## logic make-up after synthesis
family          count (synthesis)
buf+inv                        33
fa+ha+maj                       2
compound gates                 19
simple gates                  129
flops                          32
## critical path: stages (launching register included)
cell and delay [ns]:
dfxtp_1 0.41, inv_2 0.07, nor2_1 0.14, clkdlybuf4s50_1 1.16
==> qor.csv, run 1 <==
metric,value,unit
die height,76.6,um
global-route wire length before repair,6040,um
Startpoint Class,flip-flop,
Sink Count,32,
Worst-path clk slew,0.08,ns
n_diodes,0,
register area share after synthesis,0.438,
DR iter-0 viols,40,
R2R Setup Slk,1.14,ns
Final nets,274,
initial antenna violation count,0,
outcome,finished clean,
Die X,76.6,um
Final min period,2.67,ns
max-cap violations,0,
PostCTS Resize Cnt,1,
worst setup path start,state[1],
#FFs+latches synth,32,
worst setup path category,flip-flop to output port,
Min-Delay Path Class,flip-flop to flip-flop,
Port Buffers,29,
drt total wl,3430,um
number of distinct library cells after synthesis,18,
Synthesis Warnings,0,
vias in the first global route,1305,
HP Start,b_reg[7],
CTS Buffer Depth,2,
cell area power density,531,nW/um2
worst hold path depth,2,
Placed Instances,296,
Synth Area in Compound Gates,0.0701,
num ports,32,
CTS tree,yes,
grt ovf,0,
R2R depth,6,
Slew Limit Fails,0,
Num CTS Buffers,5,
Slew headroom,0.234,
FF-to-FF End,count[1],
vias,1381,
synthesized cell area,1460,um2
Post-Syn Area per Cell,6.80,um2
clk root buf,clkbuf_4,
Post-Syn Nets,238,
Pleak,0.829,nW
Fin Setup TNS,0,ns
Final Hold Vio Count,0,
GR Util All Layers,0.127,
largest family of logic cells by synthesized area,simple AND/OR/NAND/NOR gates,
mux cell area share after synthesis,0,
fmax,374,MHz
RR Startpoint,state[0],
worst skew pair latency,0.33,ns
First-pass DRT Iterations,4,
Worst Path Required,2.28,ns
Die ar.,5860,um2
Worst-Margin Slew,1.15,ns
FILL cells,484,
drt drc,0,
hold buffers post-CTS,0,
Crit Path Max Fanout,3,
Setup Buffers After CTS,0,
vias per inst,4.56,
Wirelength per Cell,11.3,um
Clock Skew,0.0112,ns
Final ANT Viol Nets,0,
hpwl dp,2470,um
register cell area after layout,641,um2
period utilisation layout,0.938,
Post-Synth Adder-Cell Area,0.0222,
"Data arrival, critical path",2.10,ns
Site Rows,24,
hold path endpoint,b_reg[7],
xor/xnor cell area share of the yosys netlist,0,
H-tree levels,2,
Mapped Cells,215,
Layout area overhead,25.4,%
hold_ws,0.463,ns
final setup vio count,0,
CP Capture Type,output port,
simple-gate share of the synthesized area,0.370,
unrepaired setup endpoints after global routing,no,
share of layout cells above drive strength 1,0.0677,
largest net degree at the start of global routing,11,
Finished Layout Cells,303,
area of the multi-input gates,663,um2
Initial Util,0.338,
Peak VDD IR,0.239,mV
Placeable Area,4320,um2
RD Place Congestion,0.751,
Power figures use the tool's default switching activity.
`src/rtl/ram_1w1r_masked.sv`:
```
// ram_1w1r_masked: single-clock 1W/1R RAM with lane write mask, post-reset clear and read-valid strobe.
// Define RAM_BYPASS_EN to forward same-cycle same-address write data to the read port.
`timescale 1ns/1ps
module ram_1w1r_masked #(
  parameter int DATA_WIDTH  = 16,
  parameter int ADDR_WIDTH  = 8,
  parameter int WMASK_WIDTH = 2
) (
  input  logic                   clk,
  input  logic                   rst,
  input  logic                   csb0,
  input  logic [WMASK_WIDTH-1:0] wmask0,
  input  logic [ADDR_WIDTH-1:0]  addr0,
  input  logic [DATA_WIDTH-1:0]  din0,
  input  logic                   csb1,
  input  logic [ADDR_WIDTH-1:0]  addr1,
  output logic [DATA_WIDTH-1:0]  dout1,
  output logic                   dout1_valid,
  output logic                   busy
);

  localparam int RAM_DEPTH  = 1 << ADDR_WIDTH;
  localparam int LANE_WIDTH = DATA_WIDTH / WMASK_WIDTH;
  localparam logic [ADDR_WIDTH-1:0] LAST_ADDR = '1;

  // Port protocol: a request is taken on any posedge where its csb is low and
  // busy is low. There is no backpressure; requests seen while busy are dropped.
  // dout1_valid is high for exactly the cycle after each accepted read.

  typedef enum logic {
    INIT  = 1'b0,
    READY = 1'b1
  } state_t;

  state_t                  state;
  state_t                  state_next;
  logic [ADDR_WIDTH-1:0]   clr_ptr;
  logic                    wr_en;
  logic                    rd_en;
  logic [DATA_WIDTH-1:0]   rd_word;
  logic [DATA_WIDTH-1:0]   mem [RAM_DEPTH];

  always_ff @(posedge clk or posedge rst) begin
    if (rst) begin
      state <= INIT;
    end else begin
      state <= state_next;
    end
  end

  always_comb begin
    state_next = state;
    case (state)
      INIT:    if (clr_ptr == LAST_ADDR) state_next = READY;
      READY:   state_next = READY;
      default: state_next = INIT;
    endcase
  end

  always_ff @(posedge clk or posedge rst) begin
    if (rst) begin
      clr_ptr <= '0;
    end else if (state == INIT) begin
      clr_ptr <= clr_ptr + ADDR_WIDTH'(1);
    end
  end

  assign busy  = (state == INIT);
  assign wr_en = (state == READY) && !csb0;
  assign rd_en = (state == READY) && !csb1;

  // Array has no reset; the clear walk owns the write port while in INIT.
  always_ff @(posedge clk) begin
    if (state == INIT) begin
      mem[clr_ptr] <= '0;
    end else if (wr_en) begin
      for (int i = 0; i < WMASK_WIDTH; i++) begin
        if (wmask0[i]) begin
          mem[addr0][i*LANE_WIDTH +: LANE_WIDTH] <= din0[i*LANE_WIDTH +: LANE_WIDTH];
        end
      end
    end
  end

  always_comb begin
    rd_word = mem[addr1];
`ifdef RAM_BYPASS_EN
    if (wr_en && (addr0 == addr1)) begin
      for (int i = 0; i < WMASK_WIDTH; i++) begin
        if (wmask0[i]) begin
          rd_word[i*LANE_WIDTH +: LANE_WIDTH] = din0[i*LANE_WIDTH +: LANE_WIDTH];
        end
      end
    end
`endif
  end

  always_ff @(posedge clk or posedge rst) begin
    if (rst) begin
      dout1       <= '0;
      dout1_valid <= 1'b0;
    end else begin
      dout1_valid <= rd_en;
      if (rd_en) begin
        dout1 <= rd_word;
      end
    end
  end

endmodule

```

==========

Directions – For the listing above, print only the lines starting at the line containing "Worst Path Required,2.28,ns" and ending at the line containing "hold_ws,0.463,ns", exactly, both included.

Task result –
Worst Path Required,2.28,ns
Die ar.,5860,um2
Worst-Margin Slew,1.15,ns
FILL cells,484,
drt drc,0,
hold buffers post-CTS,0,
Crit Path Max Fanout,3,
Setup Buffers After CTS,0,
vias per inst,4.56,
Wirelength per Cell,11.3,um
Clock Skew,0.0112,ns
Final ANT Viol Nets,0,
hpwl dp,2470,um
register cell area after layout,641,um2
period utilisation layout,0.938,
Post-Synth Adder-Cell Area,0.0222,
"Data arrival, critical path",2.10,ns
Site Rows,24,
hold path endpoint,b_reg[7],
xor/xnor cell area share of the yosys netlist,0,
H-tree levels,2,
Mapped Cells,215,
Layout area overhead,25.4,%
hold_ws,0.463,ns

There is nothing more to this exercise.